* [Your assignment] Consider the listing below. Extract exactly the lines from the line containing "dfxtp_1 320, nand2_1 40, o21ai_0 60" to the line containing "-- cells by", both included.

* [Material shown]
[Start of Attachment]
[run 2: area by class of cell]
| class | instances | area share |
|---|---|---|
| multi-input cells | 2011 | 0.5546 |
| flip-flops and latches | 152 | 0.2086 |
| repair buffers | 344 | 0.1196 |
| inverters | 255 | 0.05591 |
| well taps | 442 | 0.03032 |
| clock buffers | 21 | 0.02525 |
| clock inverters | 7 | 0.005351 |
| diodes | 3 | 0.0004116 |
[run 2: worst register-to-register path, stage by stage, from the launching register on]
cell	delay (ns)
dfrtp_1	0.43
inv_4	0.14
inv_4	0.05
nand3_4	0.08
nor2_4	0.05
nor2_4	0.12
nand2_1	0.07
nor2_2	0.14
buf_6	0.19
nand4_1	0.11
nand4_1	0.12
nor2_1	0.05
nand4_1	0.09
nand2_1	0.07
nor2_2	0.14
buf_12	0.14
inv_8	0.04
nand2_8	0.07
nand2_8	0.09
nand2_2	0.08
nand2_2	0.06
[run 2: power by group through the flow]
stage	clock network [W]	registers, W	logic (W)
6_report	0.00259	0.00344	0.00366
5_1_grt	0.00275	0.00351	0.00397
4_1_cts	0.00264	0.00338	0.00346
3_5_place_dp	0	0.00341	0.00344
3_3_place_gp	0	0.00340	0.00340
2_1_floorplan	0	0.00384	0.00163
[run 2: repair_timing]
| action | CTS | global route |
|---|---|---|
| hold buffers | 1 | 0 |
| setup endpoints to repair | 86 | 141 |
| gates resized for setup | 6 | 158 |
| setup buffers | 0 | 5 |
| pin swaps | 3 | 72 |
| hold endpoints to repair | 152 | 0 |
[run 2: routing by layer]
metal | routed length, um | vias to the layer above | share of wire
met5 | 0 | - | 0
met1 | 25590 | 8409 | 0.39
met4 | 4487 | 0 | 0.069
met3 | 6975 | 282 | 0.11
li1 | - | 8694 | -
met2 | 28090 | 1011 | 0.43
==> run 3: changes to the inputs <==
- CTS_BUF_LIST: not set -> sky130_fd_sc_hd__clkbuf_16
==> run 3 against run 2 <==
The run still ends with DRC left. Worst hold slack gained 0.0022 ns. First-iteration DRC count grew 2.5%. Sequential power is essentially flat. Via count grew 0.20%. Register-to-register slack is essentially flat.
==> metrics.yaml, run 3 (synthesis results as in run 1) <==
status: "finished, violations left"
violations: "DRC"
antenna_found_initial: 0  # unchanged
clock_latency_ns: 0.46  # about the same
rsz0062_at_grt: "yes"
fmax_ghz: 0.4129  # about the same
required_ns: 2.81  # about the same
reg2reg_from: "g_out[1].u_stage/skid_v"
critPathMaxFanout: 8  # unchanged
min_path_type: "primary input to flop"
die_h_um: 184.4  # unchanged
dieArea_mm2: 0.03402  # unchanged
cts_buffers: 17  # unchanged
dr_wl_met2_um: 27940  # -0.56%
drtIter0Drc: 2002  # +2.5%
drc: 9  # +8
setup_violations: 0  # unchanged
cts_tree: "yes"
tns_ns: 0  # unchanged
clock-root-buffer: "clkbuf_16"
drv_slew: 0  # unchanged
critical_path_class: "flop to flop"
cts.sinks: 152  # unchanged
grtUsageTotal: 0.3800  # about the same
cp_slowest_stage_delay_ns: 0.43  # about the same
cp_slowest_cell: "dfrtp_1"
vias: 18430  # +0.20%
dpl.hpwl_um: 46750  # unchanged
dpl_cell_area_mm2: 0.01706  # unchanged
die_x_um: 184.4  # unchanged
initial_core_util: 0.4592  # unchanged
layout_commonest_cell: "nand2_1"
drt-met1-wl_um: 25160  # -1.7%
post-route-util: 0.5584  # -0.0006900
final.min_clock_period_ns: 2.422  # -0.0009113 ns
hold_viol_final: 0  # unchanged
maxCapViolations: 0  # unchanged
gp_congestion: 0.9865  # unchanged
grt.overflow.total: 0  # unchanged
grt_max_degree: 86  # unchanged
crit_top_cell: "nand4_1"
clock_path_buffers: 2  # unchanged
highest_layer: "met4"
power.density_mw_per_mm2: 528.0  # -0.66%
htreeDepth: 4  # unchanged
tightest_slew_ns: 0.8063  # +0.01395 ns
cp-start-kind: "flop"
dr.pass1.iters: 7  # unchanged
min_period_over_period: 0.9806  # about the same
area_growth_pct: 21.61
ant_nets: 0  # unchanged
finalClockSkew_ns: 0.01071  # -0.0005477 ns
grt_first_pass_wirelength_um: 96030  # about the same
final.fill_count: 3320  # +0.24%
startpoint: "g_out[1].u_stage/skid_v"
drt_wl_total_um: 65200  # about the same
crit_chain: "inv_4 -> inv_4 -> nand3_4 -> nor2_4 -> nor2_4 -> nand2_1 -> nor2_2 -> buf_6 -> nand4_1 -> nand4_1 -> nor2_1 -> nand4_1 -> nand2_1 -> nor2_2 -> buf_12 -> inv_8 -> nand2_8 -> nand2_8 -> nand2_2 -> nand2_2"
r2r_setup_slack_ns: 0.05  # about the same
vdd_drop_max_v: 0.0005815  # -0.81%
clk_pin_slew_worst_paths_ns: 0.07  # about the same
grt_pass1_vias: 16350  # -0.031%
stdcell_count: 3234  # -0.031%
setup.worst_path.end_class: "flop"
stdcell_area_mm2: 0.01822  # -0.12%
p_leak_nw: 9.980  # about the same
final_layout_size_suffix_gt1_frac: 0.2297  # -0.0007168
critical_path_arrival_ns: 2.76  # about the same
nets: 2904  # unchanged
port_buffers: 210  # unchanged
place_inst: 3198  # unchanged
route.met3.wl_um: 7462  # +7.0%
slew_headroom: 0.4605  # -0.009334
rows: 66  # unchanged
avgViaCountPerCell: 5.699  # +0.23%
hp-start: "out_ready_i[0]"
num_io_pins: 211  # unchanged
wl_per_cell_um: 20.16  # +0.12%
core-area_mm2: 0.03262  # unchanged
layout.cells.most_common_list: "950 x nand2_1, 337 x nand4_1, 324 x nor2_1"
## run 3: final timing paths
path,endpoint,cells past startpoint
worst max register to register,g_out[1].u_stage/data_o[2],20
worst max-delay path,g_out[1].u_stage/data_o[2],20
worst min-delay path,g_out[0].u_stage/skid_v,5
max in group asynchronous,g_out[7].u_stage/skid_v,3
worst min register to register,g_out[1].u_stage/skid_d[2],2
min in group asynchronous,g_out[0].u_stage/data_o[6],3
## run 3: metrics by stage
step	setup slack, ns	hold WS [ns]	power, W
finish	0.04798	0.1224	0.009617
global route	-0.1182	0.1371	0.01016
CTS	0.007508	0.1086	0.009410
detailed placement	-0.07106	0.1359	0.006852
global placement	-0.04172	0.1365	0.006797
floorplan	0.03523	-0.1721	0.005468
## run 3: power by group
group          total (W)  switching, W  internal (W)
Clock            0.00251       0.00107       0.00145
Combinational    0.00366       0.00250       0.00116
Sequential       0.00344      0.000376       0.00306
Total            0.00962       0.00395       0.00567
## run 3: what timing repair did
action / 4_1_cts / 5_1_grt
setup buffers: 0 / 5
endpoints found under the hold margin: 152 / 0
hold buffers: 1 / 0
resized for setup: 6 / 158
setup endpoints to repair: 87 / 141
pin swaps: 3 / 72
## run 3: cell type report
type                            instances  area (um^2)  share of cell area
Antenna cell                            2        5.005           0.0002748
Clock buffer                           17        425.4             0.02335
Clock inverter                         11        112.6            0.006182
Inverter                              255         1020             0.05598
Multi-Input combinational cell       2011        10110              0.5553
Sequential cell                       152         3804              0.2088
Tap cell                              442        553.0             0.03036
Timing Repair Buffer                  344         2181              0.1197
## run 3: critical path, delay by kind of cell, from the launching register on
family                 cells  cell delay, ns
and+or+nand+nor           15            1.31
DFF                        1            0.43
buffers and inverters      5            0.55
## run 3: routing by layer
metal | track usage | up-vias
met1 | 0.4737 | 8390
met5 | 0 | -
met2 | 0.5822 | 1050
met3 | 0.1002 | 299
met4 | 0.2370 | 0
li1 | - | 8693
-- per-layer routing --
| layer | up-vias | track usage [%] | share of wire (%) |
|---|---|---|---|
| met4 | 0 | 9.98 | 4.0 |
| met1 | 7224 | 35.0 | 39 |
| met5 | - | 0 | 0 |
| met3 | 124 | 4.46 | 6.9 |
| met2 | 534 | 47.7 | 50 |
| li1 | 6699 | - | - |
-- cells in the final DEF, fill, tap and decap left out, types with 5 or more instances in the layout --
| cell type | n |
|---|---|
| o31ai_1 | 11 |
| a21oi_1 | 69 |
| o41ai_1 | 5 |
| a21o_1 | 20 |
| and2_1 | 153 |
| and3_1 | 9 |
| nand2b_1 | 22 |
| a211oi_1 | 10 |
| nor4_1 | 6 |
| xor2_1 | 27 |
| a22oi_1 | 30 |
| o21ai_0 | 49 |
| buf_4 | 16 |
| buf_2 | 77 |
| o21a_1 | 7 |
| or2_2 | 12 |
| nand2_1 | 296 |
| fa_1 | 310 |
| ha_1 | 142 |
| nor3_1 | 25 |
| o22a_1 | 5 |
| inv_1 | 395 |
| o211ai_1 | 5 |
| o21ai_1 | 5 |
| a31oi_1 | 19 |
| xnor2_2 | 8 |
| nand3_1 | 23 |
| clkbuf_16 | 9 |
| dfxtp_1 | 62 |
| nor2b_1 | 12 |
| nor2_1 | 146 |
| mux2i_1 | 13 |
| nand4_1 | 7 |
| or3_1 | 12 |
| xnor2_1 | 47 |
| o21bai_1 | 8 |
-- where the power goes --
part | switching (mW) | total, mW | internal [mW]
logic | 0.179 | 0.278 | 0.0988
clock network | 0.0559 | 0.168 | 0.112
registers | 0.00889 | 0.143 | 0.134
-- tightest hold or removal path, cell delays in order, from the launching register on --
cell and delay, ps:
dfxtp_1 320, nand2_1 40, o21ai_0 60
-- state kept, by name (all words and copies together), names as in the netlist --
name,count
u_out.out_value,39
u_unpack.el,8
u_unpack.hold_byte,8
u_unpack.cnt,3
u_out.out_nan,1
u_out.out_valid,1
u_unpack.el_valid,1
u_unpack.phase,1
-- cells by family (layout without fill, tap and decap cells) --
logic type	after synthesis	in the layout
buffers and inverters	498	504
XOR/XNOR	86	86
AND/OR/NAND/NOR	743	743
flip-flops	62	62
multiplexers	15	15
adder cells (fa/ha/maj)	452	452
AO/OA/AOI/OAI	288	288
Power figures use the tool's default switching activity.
[End of Attachment]
* [Task output]
dfxtp_1 320, nand2_1 40, o21ai_0 60
-- state kept, by name (all words and copies together), names as in the netlist --
name,count
u_out.out_value,39
u_unpack.el,8
u_unpack.hold_byte,8
u_unpack.cnt,3
u_out.out_nan,1
u_out.out_valid,1
u_unpack.el_valid,1
u_unpack.phase,1
-- cells by family (layout without fill, tap and decap cells) --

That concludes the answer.